▶ YOUR ASSIGNMENT
From the entries, copy every line that carries the string "asynchronous".

▶ Saved entries
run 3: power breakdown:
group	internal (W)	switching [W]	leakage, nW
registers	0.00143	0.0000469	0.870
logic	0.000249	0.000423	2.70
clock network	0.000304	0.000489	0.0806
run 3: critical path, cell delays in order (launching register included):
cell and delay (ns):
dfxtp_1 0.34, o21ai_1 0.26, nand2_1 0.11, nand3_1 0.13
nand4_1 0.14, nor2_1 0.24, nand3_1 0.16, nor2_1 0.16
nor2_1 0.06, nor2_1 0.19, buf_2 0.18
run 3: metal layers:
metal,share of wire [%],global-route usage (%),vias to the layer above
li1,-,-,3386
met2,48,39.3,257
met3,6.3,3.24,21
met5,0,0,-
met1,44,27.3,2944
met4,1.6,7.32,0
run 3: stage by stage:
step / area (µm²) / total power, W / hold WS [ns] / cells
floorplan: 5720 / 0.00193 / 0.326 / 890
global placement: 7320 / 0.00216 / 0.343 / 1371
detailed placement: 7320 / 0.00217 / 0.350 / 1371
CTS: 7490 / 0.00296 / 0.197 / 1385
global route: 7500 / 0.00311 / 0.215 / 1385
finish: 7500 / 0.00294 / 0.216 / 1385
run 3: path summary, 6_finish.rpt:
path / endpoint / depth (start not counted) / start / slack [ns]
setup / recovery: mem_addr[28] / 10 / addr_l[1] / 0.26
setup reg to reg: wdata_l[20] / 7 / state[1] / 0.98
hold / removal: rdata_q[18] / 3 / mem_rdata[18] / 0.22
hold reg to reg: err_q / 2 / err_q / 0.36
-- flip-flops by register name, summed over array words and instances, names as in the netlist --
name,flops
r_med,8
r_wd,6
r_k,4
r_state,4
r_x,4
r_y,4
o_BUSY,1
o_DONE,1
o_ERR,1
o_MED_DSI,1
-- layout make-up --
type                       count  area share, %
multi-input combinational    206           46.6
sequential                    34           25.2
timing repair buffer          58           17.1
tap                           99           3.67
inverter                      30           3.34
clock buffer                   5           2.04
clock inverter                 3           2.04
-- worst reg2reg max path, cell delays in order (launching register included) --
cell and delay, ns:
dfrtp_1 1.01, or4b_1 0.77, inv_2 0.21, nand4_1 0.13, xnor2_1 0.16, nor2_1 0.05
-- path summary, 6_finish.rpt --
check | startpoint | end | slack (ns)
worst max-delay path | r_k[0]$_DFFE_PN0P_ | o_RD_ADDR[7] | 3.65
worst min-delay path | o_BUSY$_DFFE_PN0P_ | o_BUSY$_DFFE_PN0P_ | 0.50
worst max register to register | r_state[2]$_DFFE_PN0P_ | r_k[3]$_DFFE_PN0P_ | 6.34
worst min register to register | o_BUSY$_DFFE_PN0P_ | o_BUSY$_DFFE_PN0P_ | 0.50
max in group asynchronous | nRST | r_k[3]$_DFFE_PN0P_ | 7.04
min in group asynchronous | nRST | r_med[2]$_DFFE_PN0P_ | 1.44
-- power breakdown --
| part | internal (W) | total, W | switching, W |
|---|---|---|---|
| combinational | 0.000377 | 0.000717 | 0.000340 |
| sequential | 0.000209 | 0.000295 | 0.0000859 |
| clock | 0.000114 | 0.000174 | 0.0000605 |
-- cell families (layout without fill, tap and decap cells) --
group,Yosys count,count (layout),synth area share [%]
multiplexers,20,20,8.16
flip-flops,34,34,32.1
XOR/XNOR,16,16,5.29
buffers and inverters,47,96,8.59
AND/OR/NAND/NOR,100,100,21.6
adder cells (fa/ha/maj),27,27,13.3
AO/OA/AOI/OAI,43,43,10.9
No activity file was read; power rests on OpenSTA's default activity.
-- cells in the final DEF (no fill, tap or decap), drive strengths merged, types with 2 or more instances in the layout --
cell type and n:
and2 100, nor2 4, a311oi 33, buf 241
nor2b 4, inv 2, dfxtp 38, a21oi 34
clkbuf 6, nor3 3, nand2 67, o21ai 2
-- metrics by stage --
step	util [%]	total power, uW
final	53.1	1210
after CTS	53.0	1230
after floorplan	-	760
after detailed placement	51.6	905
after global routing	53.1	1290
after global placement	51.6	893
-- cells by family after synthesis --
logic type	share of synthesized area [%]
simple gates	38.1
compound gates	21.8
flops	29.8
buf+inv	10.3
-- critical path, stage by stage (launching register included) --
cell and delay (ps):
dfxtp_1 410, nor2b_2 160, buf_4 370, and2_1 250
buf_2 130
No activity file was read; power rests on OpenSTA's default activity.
[src/rtl/ingress_ram_writer.sv]
// ============================================================================
// Module   : ingress_ram_writer
// Purpose  : Per-port ingress stage: valid/ready word streams into input RAMs,
//            publishing committed write pointers and a scheduler enable.
// Revision : 1.0 - initial release
// ============================================================================
`default_nettype none

module ingress_ram_writer #(
  parameter int NUM_PORTS = 3,
  parameter int DATA_W    = 32,
  parameter int ADDR_W    = 12
) (
  input  logic                          clk,
  input  logic                          rst_n,
  input  logic                          restart_i,
  input  logic [NUM_PORTS-1:0]          in_valid_i,
  input  logic [NUM_PORTS*DATA_W-1:0]   in_data_i,
  input  logic [NUM_PORTS-1:0]          in_last_i,
  output logic [NUM_PORTS-1:0]          in_ready_o,
  output logic [NUM_PORTS-1:0]          ram_wren_o,
  output logic [NUM_PORTS*ADDR_W-1:0]   ram_wr_add_o,
  output logic [NUM_PORTS*DATA_W-1:0]   ram_wr_data_o,
  output logic [NUM_PORTS*ADDR_W-1:0]   wr_add_o,
  output logic [NUM_PORTS-1:0]          overflow_o,
  output logic                          sched_enable_o
);

  localparam logic [1:0]        ST_FILL = 2'd0;
  localparam logic [1:0]        ST_DONE = 2'd1;
  localparam logic [1:0]        ST_FULL = 2'd2;
  localparam logic [ADDR_W-1:0] CAP     = '1;

  // Holds in_ready low while reset is asserted and until the first edge after.
  logic                 alive_q;
  logic                 sched_q;
  logic                 sched_d;
  logic [NUM_PORTS-1:0] port_fill;

  always_ff @(posedge clk or negedge rst_n) begin
    if (!rst_n) begin
      alive_q <= 1'b0;
      sched_q <= 1'b0;
    end else begin
      alive_q <= 1'b1;
      sched_q <= sched_d;
    end
  end

  always_comb begin
    sched_d = sched_q | ~(|port_fill);
    if (restart_i) begin
      sched_d = 1'b0;
    end
  end

  assign sched_enable_o = sched_q;

  for (genvar p = 0; p < NUM_PORTS; p++) begin : g_port
    logic [1:0]        state_q;
    logic [1:0]        state_d;
    logic [ADDR_W-1:0] wr_add_q;
    logic [ADDR_W-1:0] wr_add_d;
    logic              ovf_q;
    logic              ovf_d;
    logic              wren_q;
    logic [ADDR_W-1:0] ram_add_q;
    logic [DATA_W-1:0] ram_data_q;
    logic              ready;
    logic              accept;

    // State register plus the one-cycle RAM write pipeline.
    always_ff @(posedge clk or negedge rst_n) begin
      if (!rst_n) begin
        state_q    <= ST_FILL;
        wr_add_q   <= '0;
        ovf_q      <= 1'b0;
        wren_q     <= 1'b0;
        ram_add_q  <= '0;
        ram_data_q <= '0;
      end else begin
        state_q  <= state_d;
        wr_add_q <= wr_add_d;
        ovf_q    <= ovf_d;
        wren_q   <= accept;
        if (accept) begin
          ram_add_q  <= wr_add_q;
          ram_data_q <= in_data_i[p*DATA_W +: DATA_W];
        end
      end
    end

    // A write accepted alongside restart still reaches the RAM but is not counted.
    always_comb begin
      state_d  = state_q;
      wr_add_d = wr_add_q;
      ovf_d    = ovf_q;
      if (restart_i) begin
        state_d  = ST_FILL;
        wr_add_d = '0;
        ovf_d    = 1'b0;
      end else begin
        case (state_q)
          ST_FILL: begin
            if (accept) begin
              wr_add_d = wr_add_q + 1'b1;
              if (in_last_i[p]) begin
                state_d = ST_DONE;
              end else if ((wr_add_q + 1'b1) == CAP) begin
                state_d = ST_FULL;
              end
            end
          end
          ST_FULL: begin
            if (in_valid_i[p]) begin
              ovf_d = 1'b1;
            end
          end
          default: ;
        endcase
      end
    end

    always_comb begin
      ready        = alive_q & (state_q == ST_FILL) & (wr_add_q != CAP);
      accept       = in_valid_i[p] & ready;
      port_fill[p] = (state_q == ST_FILL);
    end

    assign in_ready_o[p]                       = ready;
    assign ram_wren_o[p]                       = wren_q;
    assign ram_wr_add_o[p*ADDR_W +: ADDR_W]    = ram_add_q;
    assign ram_wr_data_o[p*DATA_W +: DATA_W]   = ram_data_q;
    assign wr_add_o[p*ADDR_W +: ADDR_W]        = wr_add_q;
    assign overflow_o[p]                       = ovf_q;
  end

endmodule

`default_nettype wire

[config.mk]
export PLATFORM = sky130hd
export DESIGN_NAME = ingress_ram_writer
export DESIGN_NICKNAME = d
export VERILOG_FILES = /design/src/rtl/ingress_ram_writer.sv
export SDC_FILE = /design/constraint.sdc
export NUM_CORES = 1
export LEC_CHECK = 0
export BUFFER_PORTS_ARGS = -buffer_cell sky130_fd_sc_hd__buf_2
export CAP_MARGIN = 20
export CORE_MARGIN = 2
export CORE_UTILIZATION = 48
export CTS_BUF_LIST = sky130_fd_sc_hd__clkbuf_4
export CTS_CLUSTER_DIAMETER = 50
export DETAILED_ROUTE_END_ITERATION = 6
export PLACE_DENSITY_LB_ADDON = 0.15
export SLEW_MARGIN = 20
export SYNTH_ARGS = -nofsm -noshare
export SYNTH_HDL_FRONTEND = slang
export SYNTH_SLANG_ARGS = --single-unit
[constraint.sdc]
create_clock -name clk -period 2.25 [get_ports clk]
set_input_delay 0.1125 -clock clk [delete_from_list [all_inputs] [get_ports clk]]
set_output_delay 0.1125 -clock clk [all_outputs]
set_load 0.03 [all_outputs]
==> metrics, run 1 <==
H-tree levels=4; maximum clock insertion buffer count=2; first-pass GRT wire length=35000 um; area delta synth->final=37.6%; largest net degree at the start of global routing=70; DIE AREA=17700 sq um; die height=~130 um; wire length on met1=9420 um; dpl ws=170 ps; CP Launch Type=flop; maxcap violations=0; share of cells above drive strength 1=28.2%; Die X=133 um; gr ovfl total=0; Leakage=5.97 nW; fin nets=1375; clock skew=between 20 and 25 ps; Rel. slew slack=a little over three fifths; DP Area=roughly 9600 sq um; Tmin final=2120 ps; met2 wire len=10200 um; Synthesized Nets=999; GP Congestion=about 0.84; vias in the first global route=7003; number of synthesized flops with an enable pin=0; Async S/R FF share, synth=100%; post-route design area=between 10000 and 15000 sq um; fin worst setup slack=134 ps; Worst VDD drop=0.389 mV; area of the core=16400 sq um; Post-Route WL=21500 um; synth unique cells=53; pwr dens=673 nW/um^2; Max Clk Rate=473 MHz; Clk Latency, worst-skew pair=550 ps; CP Max Fanout=5; count of input and output buffers=between 200 and 300; Sum Neg Setup Slack=0 ps; clock buffer count from CTS=17; xor/xnor share of the synthesized area=between 3 and 4%; Hold Vio Cnt, Final=0; DRC=0; WL/cell=14.4 um; prevailing post-synth register cell=dfrtp_1; register area share after synthesis=57.1%; met3 routed WL=1490 um; largest family of logic cells by synthesized area=simple AND/OR/NAND/NOR gates; Synth Area in Adders=1.41%; # rows=between 40 and 50; clk sink count=182; R2R Path End=g_port[0].state_q[1]; synth warn=0; Final Slew Violations=0; Total Power=0.00738 W; Post-Syn Instances=slightly below 900; IO Pins=283; CP endpoint kind=primary output; Final Setup Violations=0; vias per inst=4.84; multiplexer share of the synthesized area=0%; dpl hpwl=13600 um; Top Layer Used=met4; simple-gate area share of the yosys netlist=27.6%; Routed Antenna Nets=0; post-synthesis compound-gate area fraction=5.42%; R2R Path Start=g_port[0].wr_add_q[0]; Synth Register Bits=182; FF-to-FF path depth=7; Critical Path Start=g_port[1].wr_add_q[0]; DRT Pass-1 Iters=4; Clock Tree Root=clkbuf_4; hold slack=113 ps; Iteration-0 DRC Markers=341; average size of a mapped cell=~9.0 sq um; Hold Path Class=in2async; WP data required=2140 ps; worst-margin pin slew=approximately 560 ps; initial antenna violation count=1; crit path kind=reg2out; All-Layer GR Usage=24.6%; Crit path arrival time=2000 ps; number of setup buffers added after CTS=0; CTS tree=done; reg2reg setup slack=160 ps; via count=approximately 7200; CTS clk-pin slew, worst paths=140 ps; Final Cycle Share=94.1%; outcome=completed; initial core utilization=48.6%; Synth Cell Area=7970 sq um; RSZ-0062 raised after global routing=false
-- cells by family after synthesis --
family,count (synthesis)
xor gates and xnor gates,33
other,1
and+or+nand+nor,530
buffers and inverters,74
adders and majority gates,9
DFF,182
AOI/OAI and AO/OA,56
-- state kept, by name (all words and copies together) (netlist names) --
register,cells
g_port.wren_q,3
g_port.ram_add_q,36
sched_enable_o,1
g_port.ovf_q,3
alive_q,1
g_port.ram_data_q,96
g_port.wr_add_q,36
g_port.state_q,6
-- layout by cell type, fill, tap and decap left out, types with 15 or more instances in the layout --
master and count:
o21ai_0 15, dfrtp_1 178, buf_4 24, xnor2_1 16
nand2_1 407, dlygate4sd3_1 104, nor2_1 50, xor2_1 17
nand3_1 16, clkbuf_4 18, buf_2 281
-- metrics by stage --
stage,util [%],std cells
3_5_place_dp,58.6,1358
4_1_cts,66.8,1494
3_3_place_gp,58.6,1358
5_1_grt,66.8,1495
2_1_floorplan,-,885
6_report,66.8,1495
-- worst max path at each step --
| stage | cells past startpoint | endpoint |
|---|---|---|
| floorplan | 8 | g_port[0].ram_add_q[11] |
| CTS | 4 | in_ready_o[1] |
| detailed placement | 6 | g_port[0].ram_add_q[0] |
| finish | 4 | in_ready_o[1] |
| global placement | 6 | g_port[0].ram_add_q[0] |
| global route | 3 | in_ready_o[1] |
-- critical path, stage by stage (launching register included) --
cell and delay [ps]:
dfrtp_1 450, ha_1 210, nand3_1 190, o311a_1 430
buf_2 190
-- metal layers --
layer / track usage (%) / vias up
li1: - / 3571
met2: 39.7 / 279
met5: 0 / -
met3: 6.21 / 33
met1: 33.1 / 3358
met4: 7.23 / 0
-- cells in the mapped netlist, types with 2 or more instances --
library cell  number  area [sq um]
a211oi_1           3          22.5
a21oi_1           10          50.1
a221oi_1           2          17.5
a221oi_2           2          30.0
a31oi_1            5          31.3
and3_1             5          31.3
and4_1             4          35.0
and4bb_2           2          25.0
buf_2             22           110
buf_4             16           120
buf_6              2          22.5
clkbuf_1          17          63.8
dfrtp_1          182          4550
ha_1               9           113
inv_1             13          48.8
inv_2              3          11.3
nand2_1          407          1530
nand3_1           16          80.1
nand3b_1           3          22.5
nand4_1           12          75.1
nand4_2            2          25.0
nor2_1            50           188
nor3_1             6          30.0
nor4_1             7          43.8
nor4b_1            2          17.5
o2111ai_1          3          26.3
o21ai_0           15          75.1
o311a_1            2          20.0
o31ai_1            2          15.0
or3_1              7          43.8
xnor2_1           16           140
xor2_1            17           149
-- final cells by class --
type                    count  area [sq um]
diodes                      1          2.50
clock buffers              18           135
clock inverters            14           156
fillers                  1303          5440
inverters                  16          60.1
multi-input cells         629          3040
flip-flops and latches    182          4560
well taps                 220           275
repair buffers            415          2730
-- repair_timing --
action / CTS / global route
hold buffers: 104 / 0
endpoints found under the setup margin: 0 / 9
resized for setup: 0 / 5
endpoints found under the hold margin: 262 / 0
-- where the power goes --
| group | leakage, nW | internal, W | switching [W] |
|---|---|---|---|
| Combinational | 3.44 | 0.000572 | 0.00119 |
| Clock | 0.163 | 0.000778 | 0.00110 |
| Sequential | 2.37 | 0.00357 | 0.000168 |
No activity file was read; power rests on OpenSTA's default activity.
==> run 2: changes to the inputs <==
==> constraint.sdc (replaced) <==
create_clock -name clk -period 2.4 [get_ports clk]
set_input_delay 0.12 -clock clk [delete_from_list [all_inputs] [get_ports clk]]
set_output_delay 0.12 -clock clk [all_outputs]
set_load 0.03 [all_outputs]
==> run 2 against run 1 <==
Effect of this change: clock power is 12% lower; cell count is 0.54% lower; non-clock buffer count is 8 lower; critical endpoint is now in_ready_o[2]; utilization is 0.56 points lower; largest cell class unchanged; sequential power is 6.1% lower; critical path depth stayed put; die area stayed put.
==> metrics, run 2 (synthesized netlist as in run 1, its figures left out) <==
outcome=completed; WP data required=approximately 2300 ps; dpl hpwl=roughly 14000 um; clock skew=19.6 ps; CP Launch Type=flop; Critical Path Start=g_port[2].wr_add_q[0]; met2 Usage GRT=38.9%; area of the core=16400 sq um; Post-Route Utilization=66.3%; WL/cell=roughly 14 um; DRC=0; clock buffer count from CTS=17; Sum Neg Setup Slack=0 ps; GP Congestion=0.824; crit-path leading delay family=flip-flops; Final Slew Violations=0; number of fillers in the final layout=1339; count of input and output buffers=282; busiest grt layer=met2; area delta synth->final=36.4%; # rows=47; biggest regs=g_port.ram_data_q x96, g_port.ram_add_q x36, g_port.wr_add_q x36; R2R Path Start=g_port[0].wr_add_q[1]; GR Util met3=5.71%; crit path kind=reg2out; vias per inst=~4.9; Post-Route WL=between 20000 and 25000 um; grt met1 use=33.5%; CP max stage cell=dfrtp_2; RSZ-0062 raised after global routing=false; Clk Latency, worst-skew pair=between 500 and 600 ps; via count=about 7200; maxcap violations=0; Routed Antenna Nets=0; Leakage=5.90 nW; Largest Register=g_port.ram_data_q; initial antenna violation count=1; Internal=roughly 0.0044 W; clk sink count=182; power share of the combinational group=24.2%; Clock Power Share=24.2%; Hold Vio Cnt, Final=0; All-Layer GR Usage=24.4%; Crit path arrival time=2080 ps; Largest register FFs=96; Die X=133 um; vias in the first global route=approximately 7000; IO Pins=283; first-pass GRT wire length=between 30000 and 40000 um; CTS tree=done; share of cells above drive strength 1=27.7%; FF-to-FF path depth=7; Max Clk Rate=approximately 450 MHz; Stages on worst setup path=4; Iteration-0 DRC Markers=approximately 420; pwr dens=625 nW/um^2; DRT Pass-1 Iters=5; CP Max Fanout=7; sequential power share=51.6%; H-tree levels=4; CTS clk-pin slew, worst paths=roughly 160 ps; commonest non-fill, non-tap cells in the layout=nand2_1, buf_2, dfrtp_1; Tmin final=between 2000 and 2500 ps; Final Setup Violations=0; gr ovfl total=0; Worst VDD drop=0.413 mV; commonest non-fill, non-tap cell in the layout=nand2_1; Sw Pwr=0.00238 W; die height=133 um; Worst setup endpoint=in_ready_o[2]; initial core utilization=48.6%; Final Cycle Share=91.8%; worst-path cell chain=ha_1 -> nand3_1 -> o311a_1 -> buf_2; Crit path largest cell delay=470 ps; maximum clock insertion buffer count=2; CP endpoint kind=primary output; switching share of power=35.0%; fin nets=1367; Clock Tree Root=clkbuf_4; number of setup buffers added after CTS=0; crit path buf inv count=1; R2R Path End=g_port[0].ram_data_q[2]; DIE AREA=17700 sq um; reg2reg setup slack=230 ps; largest net degree at the start of global routing=between 60 and 70; Hold Path Class=in2async
run 2: cell types whose count changed in the layout (fill, tap and decap cells not counted), moves of 2 or more:
cell	before	now
buf_4	24	17
clkinv_2	4	0
clkinvlp_4	0	3
bufinv_16	3	1
dfrtp_1	178	180
dfrtp_2	4	2
inv_6	3	5
inv_8	0	2
run 2: layout make-up:
cell class                 instances  area [sq um]  area share (%)
sequential                       182          4560            41.9
multi-input combinational        629          3050            28.0
timing repair buffer             407          2660            24.5
tap                              220           275            2.53
clock inverter                    15           144            1.32
clock buffer                      17           128            1.17
inverter                          16          60.1           0.552
antenna                            1          2.50          0.0230
run 2: routing by layer:
metal / share of wire [%] / routed length [um] / vias to the layer above
met3: 6.2 / 1320 / 26
met1: 44 / 9470 / 3418
met2: 48 / 10100 / 239
li1: - / - / 3549
met5: 0 / 0 / -
met4: 1.8 / 384 / 0
run 2: worst min path at each step:
| stage | from | end | slack (ps) | depth (start not counted) |
|---|---|---|---|---|
| after global placement | rst_n | g_port[1].ram_data_q[14] | 120 | 1 |
| after detailed placement | rst_n | g_port[1].ram_data_q[3] | 120 | 1 |
| after floorplan | rst_n | alive_q | -180 | 0 |
| after global routing | rst_n | g_port[1].ram_data_q[3] | 40 | 2 |
| final | rst_n | g_port[1].ram_data_q[14] | 50 | 2 |
| after CTS | rst_n | g_port[1].ram_data_q[3] | 30 | 2 |
run 2: repair_timing:
action,CTS,global route
endpoints found under the setup margin,0,23
gates resized for setup,0,4
hold buffers,104,0
endpoints found under the hold margin,296,0
run 2: metrics by stage:
step,cells,setup WS (ps),cell area [sq um],hold slack [ps],total power (W)
after floorplan,885,250,7970,-176,0.00451
after global placement,1350,254,9550,122,0.00505
after detailed placement,1350,206,9550,118,0.00507
after CTS,1486,64.6,10900,26.4,0.00685
after global routing,1487,29.7,10900,35.5,0.00718
final,1487,196,10900,50.4,0.00680
run 2: power groups by stage:
stage	combinational (W)	clock, W	sequential, W
after detailed placement	0.00151	0	0.00355
after floorplan	0.000392	0	0.00412
after CTS	0.00164	0.00170	0.00350
after global placement	0.00149	0	0.00355
after global routing	0.00178	0.00186	0.00354
final	0.00164	0.00165	0.00351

▶ FINAL ANSWER
max in group asynchronous | nRST | r_k[3]$_DFFE_PN0P_ | 7.04
min in group asynchronous | nRST | r_med[2]$_DFFE_PN0P_ | 1.44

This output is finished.